● What is expected
Print, exactly as they appear in the listing below, the lines from the line with "final_setup_vio_count = 0" to the line with "[hold_path]", with both end lines kept.

● Entries provided
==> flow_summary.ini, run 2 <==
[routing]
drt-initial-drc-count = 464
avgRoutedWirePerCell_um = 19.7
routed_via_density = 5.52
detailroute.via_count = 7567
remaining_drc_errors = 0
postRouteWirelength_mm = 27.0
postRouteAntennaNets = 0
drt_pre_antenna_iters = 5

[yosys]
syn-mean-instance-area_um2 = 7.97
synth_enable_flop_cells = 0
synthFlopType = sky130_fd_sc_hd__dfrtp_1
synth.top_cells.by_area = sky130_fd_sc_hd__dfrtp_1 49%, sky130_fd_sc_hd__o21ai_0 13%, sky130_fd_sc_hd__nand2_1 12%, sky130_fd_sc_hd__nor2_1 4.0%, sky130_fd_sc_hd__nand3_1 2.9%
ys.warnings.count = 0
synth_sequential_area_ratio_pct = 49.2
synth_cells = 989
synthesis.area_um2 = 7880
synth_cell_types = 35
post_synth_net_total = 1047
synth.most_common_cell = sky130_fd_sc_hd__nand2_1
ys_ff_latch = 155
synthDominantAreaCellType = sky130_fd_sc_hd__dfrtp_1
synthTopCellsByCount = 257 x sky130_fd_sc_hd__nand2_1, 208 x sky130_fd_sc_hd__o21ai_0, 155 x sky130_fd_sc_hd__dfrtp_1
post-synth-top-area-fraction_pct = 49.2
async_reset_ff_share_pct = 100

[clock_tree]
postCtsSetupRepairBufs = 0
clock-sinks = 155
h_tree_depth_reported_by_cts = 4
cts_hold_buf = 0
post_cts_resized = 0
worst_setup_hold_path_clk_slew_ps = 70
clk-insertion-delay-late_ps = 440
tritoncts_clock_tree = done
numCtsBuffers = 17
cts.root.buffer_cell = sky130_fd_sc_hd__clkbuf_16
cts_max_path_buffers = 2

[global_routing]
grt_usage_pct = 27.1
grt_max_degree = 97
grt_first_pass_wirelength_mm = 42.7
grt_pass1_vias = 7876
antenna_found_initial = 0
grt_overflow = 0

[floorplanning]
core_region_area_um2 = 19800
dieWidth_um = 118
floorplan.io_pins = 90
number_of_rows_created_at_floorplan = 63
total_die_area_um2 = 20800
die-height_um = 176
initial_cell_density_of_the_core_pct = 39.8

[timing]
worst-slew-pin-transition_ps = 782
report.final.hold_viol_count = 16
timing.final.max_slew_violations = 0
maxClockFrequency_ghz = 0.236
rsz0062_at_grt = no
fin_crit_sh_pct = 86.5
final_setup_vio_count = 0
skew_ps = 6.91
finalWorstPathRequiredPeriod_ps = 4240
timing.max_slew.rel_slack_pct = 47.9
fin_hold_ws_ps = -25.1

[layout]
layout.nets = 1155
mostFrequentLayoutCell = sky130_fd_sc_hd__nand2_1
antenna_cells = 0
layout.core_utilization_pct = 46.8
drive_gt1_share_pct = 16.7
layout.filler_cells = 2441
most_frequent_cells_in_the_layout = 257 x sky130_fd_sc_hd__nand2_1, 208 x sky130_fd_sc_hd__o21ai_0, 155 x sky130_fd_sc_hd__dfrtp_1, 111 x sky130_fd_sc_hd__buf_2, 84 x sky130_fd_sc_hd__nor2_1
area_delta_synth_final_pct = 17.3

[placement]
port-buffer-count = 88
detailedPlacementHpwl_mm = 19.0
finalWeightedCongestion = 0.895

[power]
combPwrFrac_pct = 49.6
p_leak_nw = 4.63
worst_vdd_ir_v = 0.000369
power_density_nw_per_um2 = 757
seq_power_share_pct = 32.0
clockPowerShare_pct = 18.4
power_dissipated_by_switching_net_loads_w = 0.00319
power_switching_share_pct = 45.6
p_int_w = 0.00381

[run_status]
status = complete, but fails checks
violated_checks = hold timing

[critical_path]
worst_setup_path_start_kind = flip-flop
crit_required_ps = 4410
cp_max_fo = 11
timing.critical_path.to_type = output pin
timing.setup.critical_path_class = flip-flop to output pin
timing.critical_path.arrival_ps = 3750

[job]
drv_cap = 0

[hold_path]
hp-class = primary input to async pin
### src/rtl/axonerve_kvs_burst_calc.sv
// Burst sizing: beats = min(remaining records, C_MAX_BURST, beats left before
// the next 4 KB boundary). Purely combinational.
module axonerve_kvs_burst_calc
  import axonerve_kvs_pkg::*;
#(
  parameter int C_REC_BYTES = 64,
  parameter int C_MAX_BURST = 16
) (
  input  logic [BOUNDARY_BITS-1:0] addr_lo,
  input  logic [31:0]              remaining,
  output logic [8:0]               beats
);

  localparam int LOG2_REC = $clog2(C_REC_BYTES);
  localparam int BW       = BOUNDARY_BITS + 1;

  logic [BW-1:0] to_bnd_bytes;
  logic [BW-1:0] to_bnd_beats;
  logic [8:0]    lim_a;

  // addr_lo is record aligned, so the byte distance divides exactly into beats
  always_comb begin
    to_bnd_bytes = BW'(BOUNDARY_BYTES) - {1'b0, addr_lo};
    to_bnd_beats = to_bnd_bytes >> LOG2_REC;
    if (to_bnd_beats < BW'(C_MAX_BURST)) begin
      lim_a = 9'(to_bnd_beats);
    end else begin
      lim_a = 9'(C_MAX_BURST);
    end
    if (remaining < {23'd0, lim_a}) begin
      beats = remaining[8:0];
    end else begin
      beats = lim_a;
    end
  end

endmodule
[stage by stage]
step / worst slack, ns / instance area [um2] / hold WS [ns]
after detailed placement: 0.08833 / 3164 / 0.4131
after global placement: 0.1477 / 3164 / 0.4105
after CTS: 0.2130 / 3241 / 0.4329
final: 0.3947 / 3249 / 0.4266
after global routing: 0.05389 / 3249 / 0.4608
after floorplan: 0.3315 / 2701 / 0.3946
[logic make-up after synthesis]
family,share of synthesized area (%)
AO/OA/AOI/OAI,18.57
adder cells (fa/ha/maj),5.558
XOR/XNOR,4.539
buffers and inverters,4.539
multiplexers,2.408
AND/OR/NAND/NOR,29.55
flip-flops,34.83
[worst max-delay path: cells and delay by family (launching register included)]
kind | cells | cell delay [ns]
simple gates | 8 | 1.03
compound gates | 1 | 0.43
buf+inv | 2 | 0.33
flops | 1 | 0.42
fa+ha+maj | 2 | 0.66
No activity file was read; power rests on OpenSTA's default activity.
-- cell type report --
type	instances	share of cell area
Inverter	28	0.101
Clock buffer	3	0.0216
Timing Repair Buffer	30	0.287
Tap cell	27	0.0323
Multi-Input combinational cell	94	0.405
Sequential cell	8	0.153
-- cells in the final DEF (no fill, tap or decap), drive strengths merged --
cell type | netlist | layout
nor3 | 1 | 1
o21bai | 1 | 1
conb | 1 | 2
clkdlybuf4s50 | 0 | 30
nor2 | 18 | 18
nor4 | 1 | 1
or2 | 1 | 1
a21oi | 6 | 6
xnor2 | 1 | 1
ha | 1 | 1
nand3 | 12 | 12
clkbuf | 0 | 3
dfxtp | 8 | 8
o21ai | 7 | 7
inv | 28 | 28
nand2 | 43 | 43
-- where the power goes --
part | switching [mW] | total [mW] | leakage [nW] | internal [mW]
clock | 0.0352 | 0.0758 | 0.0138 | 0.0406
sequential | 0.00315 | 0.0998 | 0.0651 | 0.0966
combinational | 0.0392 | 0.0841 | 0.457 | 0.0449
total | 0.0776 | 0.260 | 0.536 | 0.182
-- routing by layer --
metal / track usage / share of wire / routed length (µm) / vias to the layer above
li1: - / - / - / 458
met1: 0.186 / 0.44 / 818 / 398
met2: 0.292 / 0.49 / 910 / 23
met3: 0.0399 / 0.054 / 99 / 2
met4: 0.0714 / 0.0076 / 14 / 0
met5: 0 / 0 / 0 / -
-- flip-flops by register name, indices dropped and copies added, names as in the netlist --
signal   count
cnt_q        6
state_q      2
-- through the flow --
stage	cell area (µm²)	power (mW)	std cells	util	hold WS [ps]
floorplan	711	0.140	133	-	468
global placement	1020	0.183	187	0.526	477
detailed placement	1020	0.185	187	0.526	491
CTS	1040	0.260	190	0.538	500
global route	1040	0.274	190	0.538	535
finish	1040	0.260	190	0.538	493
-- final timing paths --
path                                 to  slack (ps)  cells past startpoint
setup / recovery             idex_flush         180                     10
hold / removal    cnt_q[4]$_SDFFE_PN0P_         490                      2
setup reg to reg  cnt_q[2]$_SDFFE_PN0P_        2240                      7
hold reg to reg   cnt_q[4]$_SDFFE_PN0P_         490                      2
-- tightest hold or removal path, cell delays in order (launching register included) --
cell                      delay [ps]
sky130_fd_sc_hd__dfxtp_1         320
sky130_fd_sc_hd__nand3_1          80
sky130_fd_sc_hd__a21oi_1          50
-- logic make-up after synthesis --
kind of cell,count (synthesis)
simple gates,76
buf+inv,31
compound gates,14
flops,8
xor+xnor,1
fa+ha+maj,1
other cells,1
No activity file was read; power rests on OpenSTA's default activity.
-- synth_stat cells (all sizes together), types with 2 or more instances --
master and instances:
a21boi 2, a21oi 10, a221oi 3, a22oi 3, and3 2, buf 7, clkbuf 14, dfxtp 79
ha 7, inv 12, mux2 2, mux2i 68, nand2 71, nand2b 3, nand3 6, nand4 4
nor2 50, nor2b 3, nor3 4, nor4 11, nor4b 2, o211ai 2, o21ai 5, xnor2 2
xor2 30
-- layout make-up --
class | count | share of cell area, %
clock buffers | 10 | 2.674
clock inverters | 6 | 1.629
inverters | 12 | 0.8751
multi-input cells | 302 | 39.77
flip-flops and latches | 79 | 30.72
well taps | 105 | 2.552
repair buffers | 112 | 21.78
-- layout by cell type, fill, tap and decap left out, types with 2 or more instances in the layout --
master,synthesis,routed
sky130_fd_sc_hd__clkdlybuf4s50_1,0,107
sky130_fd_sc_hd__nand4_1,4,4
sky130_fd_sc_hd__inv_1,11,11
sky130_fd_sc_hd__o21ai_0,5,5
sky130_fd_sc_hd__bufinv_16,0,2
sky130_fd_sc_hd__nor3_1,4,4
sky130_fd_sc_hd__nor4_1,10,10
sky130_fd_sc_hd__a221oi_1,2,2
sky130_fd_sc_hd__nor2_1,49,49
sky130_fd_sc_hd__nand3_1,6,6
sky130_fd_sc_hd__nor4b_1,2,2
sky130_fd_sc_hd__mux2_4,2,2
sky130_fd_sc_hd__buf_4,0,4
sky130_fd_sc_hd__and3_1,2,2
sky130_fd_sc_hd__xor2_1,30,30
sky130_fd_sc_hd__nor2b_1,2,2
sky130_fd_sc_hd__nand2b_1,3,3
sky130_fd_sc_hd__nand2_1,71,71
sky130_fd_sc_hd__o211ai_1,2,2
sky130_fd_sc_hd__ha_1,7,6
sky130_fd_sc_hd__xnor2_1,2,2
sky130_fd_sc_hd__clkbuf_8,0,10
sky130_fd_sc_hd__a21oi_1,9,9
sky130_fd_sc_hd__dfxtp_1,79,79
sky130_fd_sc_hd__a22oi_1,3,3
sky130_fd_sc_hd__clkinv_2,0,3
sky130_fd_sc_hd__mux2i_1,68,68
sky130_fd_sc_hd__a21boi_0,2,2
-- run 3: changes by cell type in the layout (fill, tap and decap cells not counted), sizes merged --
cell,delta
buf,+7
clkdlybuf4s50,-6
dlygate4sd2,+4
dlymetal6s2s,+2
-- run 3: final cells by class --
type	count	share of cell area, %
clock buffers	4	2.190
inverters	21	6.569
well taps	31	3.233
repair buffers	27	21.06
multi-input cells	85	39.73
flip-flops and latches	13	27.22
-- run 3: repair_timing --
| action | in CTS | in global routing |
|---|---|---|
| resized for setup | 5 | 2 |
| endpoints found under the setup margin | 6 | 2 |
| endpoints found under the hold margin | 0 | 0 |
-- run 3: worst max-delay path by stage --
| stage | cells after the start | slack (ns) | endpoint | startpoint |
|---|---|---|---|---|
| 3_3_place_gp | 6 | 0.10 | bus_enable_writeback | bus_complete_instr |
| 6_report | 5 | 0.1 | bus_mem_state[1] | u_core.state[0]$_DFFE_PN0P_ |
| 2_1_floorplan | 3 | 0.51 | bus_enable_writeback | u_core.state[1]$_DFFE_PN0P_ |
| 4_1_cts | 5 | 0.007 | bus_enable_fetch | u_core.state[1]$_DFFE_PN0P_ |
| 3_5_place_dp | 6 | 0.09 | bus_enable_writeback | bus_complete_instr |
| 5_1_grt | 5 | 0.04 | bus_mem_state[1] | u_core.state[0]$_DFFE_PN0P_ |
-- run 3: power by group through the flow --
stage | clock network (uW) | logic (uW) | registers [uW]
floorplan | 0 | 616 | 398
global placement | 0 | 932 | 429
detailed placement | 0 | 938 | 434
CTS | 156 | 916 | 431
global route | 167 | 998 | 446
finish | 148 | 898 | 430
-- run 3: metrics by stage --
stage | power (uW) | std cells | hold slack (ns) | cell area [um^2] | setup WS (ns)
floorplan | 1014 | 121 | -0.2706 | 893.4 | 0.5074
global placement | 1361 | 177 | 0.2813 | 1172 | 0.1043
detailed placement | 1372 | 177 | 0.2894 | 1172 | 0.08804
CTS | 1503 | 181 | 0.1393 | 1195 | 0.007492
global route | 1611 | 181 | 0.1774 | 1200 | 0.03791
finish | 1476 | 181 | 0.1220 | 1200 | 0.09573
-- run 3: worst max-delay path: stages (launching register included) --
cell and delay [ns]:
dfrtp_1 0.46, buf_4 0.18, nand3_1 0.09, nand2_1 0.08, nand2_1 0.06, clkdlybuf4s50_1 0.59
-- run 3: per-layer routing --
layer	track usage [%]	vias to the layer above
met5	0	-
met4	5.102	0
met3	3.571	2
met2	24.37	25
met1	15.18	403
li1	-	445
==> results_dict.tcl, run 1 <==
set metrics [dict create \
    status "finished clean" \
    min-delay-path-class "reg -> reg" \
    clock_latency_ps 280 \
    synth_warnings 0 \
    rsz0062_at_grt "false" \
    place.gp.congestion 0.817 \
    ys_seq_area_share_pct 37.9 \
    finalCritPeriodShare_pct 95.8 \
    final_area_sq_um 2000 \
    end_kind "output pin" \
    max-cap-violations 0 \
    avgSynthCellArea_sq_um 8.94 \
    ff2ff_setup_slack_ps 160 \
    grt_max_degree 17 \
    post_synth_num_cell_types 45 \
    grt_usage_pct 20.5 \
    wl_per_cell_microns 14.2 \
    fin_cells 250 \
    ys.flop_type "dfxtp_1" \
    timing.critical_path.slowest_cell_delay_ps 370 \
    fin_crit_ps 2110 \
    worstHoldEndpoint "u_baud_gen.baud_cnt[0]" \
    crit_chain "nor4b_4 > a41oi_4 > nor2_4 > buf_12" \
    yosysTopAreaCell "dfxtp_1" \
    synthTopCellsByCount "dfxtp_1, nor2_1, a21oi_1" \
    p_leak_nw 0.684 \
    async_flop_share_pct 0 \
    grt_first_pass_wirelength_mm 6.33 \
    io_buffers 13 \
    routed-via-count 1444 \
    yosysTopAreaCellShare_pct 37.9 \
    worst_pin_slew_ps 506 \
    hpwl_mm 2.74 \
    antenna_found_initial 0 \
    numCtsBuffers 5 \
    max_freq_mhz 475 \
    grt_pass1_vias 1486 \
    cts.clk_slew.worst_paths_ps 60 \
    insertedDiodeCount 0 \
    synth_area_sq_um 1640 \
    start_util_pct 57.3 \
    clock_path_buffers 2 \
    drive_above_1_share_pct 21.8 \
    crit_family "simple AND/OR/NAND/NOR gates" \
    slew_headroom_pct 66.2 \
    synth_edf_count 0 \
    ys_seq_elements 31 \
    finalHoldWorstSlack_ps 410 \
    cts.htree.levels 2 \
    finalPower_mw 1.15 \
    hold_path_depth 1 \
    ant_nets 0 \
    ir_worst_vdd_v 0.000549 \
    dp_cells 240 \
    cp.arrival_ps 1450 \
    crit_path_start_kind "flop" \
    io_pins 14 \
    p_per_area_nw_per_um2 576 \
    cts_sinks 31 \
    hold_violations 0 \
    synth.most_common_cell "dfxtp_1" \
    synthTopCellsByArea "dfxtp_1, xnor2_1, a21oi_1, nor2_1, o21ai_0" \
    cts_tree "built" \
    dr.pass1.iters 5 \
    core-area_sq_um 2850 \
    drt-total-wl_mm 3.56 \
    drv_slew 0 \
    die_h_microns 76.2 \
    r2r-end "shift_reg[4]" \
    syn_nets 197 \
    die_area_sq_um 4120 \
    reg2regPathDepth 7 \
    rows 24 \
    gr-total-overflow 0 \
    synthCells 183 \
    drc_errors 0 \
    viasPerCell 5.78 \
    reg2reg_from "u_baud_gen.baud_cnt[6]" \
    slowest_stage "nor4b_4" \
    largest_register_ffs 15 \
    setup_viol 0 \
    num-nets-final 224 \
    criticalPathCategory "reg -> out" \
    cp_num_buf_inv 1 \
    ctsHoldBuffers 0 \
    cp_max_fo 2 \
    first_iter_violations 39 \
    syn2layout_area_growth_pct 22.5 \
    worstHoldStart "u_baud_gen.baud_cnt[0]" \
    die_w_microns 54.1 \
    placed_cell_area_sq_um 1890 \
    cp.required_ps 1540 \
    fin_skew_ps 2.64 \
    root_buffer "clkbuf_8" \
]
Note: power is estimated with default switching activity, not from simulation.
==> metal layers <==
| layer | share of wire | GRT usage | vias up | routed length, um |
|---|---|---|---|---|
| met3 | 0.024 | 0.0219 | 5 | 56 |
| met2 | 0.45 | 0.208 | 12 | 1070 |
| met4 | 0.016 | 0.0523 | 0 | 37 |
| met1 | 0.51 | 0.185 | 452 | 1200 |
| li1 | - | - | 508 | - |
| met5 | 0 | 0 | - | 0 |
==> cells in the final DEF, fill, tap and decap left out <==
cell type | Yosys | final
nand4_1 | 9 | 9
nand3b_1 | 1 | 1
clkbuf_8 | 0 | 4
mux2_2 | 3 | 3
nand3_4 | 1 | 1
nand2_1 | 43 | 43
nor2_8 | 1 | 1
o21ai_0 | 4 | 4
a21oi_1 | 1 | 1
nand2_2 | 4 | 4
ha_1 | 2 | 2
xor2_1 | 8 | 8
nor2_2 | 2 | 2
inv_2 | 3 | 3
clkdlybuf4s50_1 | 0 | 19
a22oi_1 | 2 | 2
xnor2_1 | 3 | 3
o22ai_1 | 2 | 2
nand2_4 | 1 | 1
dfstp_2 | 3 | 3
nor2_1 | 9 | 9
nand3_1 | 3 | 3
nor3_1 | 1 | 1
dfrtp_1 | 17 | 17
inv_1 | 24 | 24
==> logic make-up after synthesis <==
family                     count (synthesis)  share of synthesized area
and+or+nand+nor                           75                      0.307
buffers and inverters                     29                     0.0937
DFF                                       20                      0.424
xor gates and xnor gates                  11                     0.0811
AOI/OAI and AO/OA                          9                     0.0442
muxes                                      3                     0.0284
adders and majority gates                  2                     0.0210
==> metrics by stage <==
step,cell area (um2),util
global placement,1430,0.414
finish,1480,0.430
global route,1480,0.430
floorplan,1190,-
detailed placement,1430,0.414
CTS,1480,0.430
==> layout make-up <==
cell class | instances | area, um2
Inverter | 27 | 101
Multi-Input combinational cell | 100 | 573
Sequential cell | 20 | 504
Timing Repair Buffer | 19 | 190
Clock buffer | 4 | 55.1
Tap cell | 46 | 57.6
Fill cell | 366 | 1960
`src/rtl/arb_pkg.sv`:
```
// rtl/arb_pkg.sv - shared types and constants for the 4x16 round-robin arbiter
package arb_pkg;

    localparam int NREQ = 4;

    typedef logic [1:0] gnt_idx_t;

    localparam logic EMPTY = 1'b0;
    localparam logic FULL  = 1'b1;

    // mux4way16_gate decodes its select bit-reversed: 0->00, 1->10, 2->01, 3->11
    function automatic logic [1:0] idx_to_sel(input gnt_idx_t idx);
        return {idx[0], idx[1]};
    endfunction

endpackage

```
`src/rtl/mux4way16_gate.sv`:
```
// rtl/mux4way16_gate.sv - existing 4-way 16-bit mux (sel 00=a, 10=b, 01=c, 11=d)
module mux4way16_gate (
    input  logic [15:0] a,
    input  logic [15:0] b,
    input  logic [15:0] c,
    input  logic [15:0] d,
    input  logic [1:0]  sel,
    output logic [15:0] out
);

    logic [15:0] ab;
    logic [15:0] cd;

    assign ab  = sel[1] ? b : a;
    assign cd  = sel[1] ? d : c;
    assign out = sel[0] ? cd : ab;

endmodule

```
`src/rtl/rr_pick4.sv`:
```
// rtl/rr_pick4.sv - combinational round-robin picker scanning from ptr upward
module rr_pick4
    import arb_pkg::*;
(
    input  logic [3:0] in_valid,
    input  gnt_idx_t   ptr,
    output logic       any,
    output gnt_idx_t   gnt,
    output logic [3:0] onehot
);

    always_comb begin
        gnt_idx_t idx;
        any    = 1'b0;
        gnt    = '0;
        onehot = '0;
        idx    = ptr;
        // scan farthest first so the nearest valid requester overwrites last
        for (int k = NREQ - 1; k >= 0; k--) begin
            idx = ptr + gnt_idx_t'(k);
            if (in_valid[idx]) begin
                any = 1'b1;
                gnt = idx;
            end
        end
        if (any) begin
            onehot = 4'b0001 << gnt;
        end
    end

endmodule

```
`src/rtl/rr_arbiter4x16.sv`:
```
// rtl/rr_arbiter4x16.sv - 4-requester round-robin arbiter into a valid/ready stage; ARB_LOCK_EN adds in_lock
module rr_arbiter4x16
    import arb_pkg::*;
#(
    parameter int WIDTH     = 16,
    parameter int RESET_PTR = 0
) (
    input  logic             clk,
    input  logic             reset,
    input  logic [3:0]       in_valid,
    input  logic [WIDTH-1:0] in_data0,
    input  logic [WIDTH-1:0] in_data1,
    input  logic [WIDTH-1:0] in_data2,
    input  logic [WIDTH-1:0] in_data3,
`ifdef ARB_LOCK_EN
    input  logic [3:0]       in_lock,
`endif
    output logic [3:0]       in_ready,
    output logic             out_valid,
    input  logic             out_ready,
    output logic [WIDTH-1:0] out_data,
    output logic [1:0]       out_gnt
);

    logic             state;
    gnt_idx_t         ptr;
    gnt_idx_t         gnt;
    gnt_idx_t         ptr_next;
    logic             any;
    logic [3:0]       onehot;
    logic             accept;
    logic [WIDTH-1:0] mux_out;

    rr_pick4 u_pick (
        .in_valid (in_valid),
        .ptr      (ptr),
        .any      (any),
        .gnt      (gnt),
        .onehot   (onehot)
    );

    mux4way16_gate u_mux (
        .a   (in_data0),
        .b   (in_data1),
        .c   (in_data2),
        .d   (in_data3),
        .sel (idx_to_sel(gnt)),
        .out (mux_out)
    );

    assign out_valid = (state == FULL);
    assign accept    = !out_valid || out_ready;
    assign in_ready  = (!reset && accept) ? onehot : 4'b0000;

`ifdef ARB_LOCK_EN
    // a locked grant keeps top priority for the next cycle
    assign ptr_next = in_lock[gnt] ? gnt : gnt + 2'd1;
`else
    assign ptr_next = gnt + 2'd1;
`endif

    always_ff @(posedge clk) begin
        if (reset) begin
            state    <= EMPTY;
            out_data <= '0;
            out_gnt  <= '0;
            ptr      <= gnt_idx_t'(RESET_PTR);
        end else if (accept) begin
            if (any) begin
                state    <= FULL;
                out_data <= mux_out;
                out_gnt  <= gnt;
                ptr      <= ptr_next;
            end else begin
                state    <= EMPTY;
            end
        end
    end

endmodule

```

● Your response
final_setup_vio_count = 0
skew_ps = 6.91
finalWorstPathRequiredPeriod_ps = 4240
timing.max_slew.rel_slack_pct = 47.9
fin_hold_ws_ps = -25.1

[layout]
layout.nets = 1155
mostFrequentLayoutCell = sky130_fd_sc_hd__nand2_1
antenna_cells = 0
layout.core_utilization_pct = 46.8
drive_gt1_share_pct = 16.7
layout.filler_cells = 2441
most_frequent_cells_in_the_layout = 257 x sky130_fd_sc_hd__nand2_1, 208 x sky130_fd_sc_hd__o21ai_0, 155 x sky130_fd_sc_hd__dfrtp_1, 111 x sky130_fd_sc_hd__buf_2, 84 x sky130_fd_sc_hd__nor2_1
area_delta_synth_final_pct = 17.3

[placement]
port-buffer-count = 88
detailedPlacementHpwl_mm = 19.0
finalWeightedCongestion = 0.895

[power]
combPwrFrac_pct = 49.6
p_leak_nw = 4.63
worst_vdd_ir_v = 0.000369
power_density_nw_per_um2 = 757
seq_power_share_pct = 32.0
clockPowerShare_pct = 18.4
power_dissipated_by_switching_net_loads_w = 0.00319
power_switching_share_pct = 45.6
p_int_w = 0.00381

[run_status]
status = complete, but fails checks
violated_checks = hold timing

[critical_path]
worst_setup_path_start_kind = flip-flop
crit_required_ps = 4410
cp_max_fo = 11
timing.critical_path.to_type = output pin
timing.setup.critical_path_class = flip-flop to output pin
timing.critical_path.arrival_ps = 3750

[job]
drv_cap = 0

[hold_path]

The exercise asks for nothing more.